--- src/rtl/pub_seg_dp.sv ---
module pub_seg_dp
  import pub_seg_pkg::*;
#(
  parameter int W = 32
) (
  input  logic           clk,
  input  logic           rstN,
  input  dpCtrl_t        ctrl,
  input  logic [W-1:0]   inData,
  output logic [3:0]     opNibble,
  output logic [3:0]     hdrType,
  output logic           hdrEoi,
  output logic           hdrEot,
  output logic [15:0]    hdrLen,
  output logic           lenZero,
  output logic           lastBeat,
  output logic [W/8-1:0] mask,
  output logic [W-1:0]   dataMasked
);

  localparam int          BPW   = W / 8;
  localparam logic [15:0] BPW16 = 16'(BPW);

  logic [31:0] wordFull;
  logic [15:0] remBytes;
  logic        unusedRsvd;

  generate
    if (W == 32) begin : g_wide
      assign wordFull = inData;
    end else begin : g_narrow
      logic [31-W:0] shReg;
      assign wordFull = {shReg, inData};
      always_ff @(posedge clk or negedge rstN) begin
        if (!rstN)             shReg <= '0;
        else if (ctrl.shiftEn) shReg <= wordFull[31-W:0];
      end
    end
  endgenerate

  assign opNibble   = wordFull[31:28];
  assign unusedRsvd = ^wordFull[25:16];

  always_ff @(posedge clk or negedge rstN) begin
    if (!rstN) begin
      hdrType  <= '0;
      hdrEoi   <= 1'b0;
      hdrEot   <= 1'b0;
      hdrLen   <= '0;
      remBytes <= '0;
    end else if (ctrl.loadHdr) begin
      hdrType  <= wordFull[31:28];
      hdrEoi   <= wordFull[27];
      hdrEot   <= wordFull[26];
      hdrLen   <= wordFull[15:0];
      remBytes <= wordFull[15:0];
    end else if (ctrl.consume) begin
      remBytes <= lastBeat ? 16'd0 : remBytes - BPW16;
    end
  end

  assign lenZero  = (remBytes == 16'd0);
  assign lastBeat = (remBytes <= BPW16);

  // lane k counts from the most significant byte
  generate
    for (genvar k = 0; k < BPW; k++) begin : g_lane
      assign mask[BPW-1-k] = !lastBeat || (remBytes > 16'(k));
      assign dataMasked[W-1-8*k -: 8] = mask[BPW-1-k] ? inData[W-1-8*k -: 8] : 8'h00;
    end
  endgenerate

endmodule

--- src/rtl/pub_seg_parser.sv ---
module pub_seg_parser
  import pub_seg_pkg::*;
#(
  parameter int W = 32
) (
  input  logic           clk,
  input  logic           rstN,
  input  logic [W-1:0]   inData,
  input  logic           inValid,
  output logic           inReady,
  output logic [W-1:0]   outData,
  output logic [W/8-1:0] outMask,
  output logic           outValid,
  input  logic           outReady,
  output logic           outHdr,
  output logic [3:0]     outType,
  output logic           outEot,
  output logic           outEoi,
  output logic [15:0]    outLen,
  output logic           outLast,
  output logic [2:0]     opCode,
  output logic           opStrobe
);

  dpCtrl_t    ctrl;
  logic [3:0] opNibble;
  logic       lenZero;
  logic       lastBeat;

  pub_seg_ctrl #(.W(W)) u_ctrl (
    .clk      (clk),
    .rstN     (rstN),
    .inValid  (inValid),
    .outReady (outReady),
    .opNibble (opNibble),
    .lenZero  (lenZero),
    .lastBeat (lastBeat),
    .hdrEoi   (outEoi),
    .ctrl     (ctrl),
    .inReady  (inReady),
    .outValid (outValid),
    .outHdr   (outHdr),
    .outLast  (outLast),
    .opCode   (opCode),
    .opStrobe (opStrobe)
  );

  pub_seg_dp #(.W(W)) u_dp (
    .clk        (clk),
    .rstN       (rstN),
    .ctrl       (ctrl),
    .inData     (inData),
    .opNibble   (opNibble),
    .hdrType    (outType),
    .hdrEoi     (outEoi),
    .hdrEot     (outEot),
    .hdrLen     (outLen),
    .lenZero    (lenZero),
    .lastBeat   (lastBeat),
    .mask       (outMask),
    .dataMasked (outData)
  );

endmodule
━━━━━━━━━━━━━━━━━━━━
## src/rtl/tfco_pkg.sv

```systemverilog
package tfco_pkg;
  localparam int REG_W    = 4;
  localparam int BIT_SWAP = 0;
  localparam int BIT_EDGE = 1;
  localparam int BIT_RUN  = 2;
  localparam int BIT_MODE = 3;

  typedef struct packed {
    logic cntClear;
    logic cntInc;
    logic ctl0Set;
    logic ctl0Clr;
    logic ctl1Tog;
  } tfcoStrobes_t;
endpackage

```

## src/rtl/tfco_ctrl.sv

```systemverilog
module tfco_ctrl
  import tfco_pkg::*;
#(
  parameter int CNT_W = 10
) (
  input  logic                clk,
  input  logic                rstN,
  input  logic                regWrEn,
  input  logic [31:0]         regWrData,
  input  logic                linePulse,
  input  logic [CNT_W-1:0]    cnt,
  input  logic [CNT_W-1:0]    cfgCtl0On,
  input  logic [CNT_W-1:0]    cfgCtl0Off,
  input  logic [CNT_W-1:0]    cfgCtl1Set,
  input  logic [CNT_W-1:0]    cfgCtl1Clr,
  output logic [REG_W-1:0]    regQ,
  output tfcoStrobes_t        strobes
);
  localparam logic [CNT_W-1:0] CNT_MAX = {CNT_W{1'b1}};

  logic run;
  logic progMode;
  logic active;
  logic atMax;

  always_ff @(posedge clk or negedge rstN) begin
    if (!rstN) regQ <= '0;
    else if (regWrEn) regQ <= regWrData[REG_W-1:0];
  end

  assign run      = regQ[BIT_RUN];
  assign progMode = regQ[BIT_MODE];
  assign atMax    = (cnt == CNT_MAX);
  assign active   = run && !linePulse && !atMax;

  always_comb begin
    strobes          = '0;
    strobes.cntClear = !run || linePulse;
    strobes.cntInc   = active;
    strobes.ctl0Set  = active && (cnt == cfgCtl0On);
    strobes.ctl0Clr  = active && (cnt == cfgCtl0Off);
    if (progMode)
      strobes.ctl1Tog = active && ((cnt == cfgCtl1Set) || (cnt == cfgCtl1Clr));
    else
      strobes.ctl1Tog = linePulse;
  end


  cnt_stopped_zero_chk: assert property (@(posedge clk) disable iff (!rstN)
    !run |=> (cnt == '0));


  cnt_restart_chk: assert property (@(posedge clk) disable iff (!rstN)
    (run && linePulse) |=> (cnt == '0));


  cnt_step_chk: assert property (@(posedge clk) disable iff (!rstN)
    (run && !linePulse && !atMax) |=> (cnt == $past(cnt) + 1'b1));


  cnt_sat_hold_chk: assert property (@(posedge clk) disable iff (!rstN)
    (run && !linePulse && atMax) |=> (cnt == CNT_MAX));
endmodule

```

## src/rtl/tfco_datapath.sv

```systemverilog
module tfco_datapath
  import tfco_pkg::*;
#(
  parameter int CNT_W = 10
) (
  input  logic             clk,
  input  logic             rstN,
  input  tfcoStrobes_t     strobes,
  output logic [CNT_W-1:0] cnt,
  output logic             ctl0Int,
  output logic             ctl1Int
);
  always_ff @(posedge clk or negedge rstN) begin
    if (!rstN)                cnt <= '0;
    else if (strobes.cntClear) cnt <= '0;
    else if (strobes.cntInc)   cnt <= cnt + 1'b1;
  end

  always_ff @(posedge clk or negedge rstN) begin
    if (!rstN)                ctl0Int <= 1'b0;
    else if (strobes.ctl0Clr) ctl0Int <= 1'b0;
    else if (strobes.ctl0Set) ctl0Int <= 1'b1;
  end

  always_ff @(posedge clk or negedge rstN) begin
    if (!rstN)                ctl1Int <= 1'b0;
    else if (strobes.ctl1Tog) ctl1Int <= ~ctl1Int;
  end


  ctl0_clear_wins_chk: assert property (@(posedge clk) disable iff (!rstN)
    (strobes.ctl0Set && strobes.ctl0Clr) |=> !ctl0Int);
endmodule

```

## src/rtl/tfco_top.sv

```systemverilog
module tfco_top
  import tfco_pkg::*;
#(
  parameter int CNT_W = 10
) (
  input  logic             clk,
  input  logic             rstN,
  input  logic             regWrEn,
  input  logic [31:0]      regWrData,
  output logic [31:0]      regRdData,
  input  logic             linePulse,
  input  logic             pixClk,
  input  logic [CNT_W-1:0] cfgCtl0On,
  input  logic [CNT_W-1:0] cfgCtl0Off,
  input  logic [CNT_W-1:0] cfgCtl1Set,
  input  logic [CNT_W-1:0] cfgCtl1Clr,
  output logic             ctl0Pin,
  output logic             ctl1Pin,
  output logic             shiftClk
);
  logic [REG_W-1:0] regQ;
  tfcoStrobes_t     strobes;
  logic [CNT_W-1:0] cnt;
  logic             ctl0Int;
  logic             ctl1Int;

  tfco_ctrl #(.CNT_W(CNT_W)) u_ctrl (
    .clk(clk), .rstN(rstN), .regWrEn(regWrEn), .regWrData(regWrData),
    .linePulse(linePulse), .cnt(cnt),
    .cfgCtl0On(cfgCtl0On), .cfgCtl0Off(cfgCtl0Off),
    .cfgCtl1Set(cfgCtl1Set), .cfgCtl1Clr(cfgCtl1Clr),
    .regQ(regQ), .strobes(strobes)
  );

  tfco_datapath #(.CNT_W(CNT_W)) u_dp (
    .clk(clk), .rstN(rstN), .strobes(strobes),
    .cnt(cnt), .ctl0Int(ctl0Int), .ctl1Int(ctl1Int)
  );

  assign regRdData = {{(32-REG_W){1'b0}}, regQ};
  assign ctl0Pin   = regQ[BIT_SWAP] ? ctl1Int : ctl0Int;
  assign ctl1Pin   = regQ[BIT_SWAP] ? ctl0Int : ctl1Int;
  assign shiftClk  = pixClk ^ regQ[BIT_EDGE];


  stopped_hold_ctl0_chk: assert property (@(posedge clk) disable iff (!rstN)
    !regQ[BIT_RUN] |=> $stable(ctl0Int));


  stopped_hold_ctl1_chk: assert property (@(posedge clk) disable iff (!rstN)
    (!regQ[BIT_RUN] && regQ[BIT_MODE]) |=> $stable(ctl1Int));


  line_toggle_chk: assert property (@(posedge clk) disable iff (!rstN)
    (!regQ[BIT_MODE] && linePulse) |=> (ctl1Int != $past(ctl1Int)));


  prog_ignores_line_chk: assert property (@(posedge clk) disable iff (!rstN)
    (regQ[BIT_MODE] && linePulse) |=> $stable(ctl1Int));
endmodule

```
━━━━━━━━━━━━━━━━━━━━
EXERCISE DETAILS: Filter the records for the word "past" and show every line that has it.

ANSWER SECTION:
    (run && !linePulse && !atMax) |=> (cnt == $past(cnt) + 1'b1));
    (!regQ[BIT_MODE] && linePulse) |=> (ctl1Int != $past(ctl1Int)));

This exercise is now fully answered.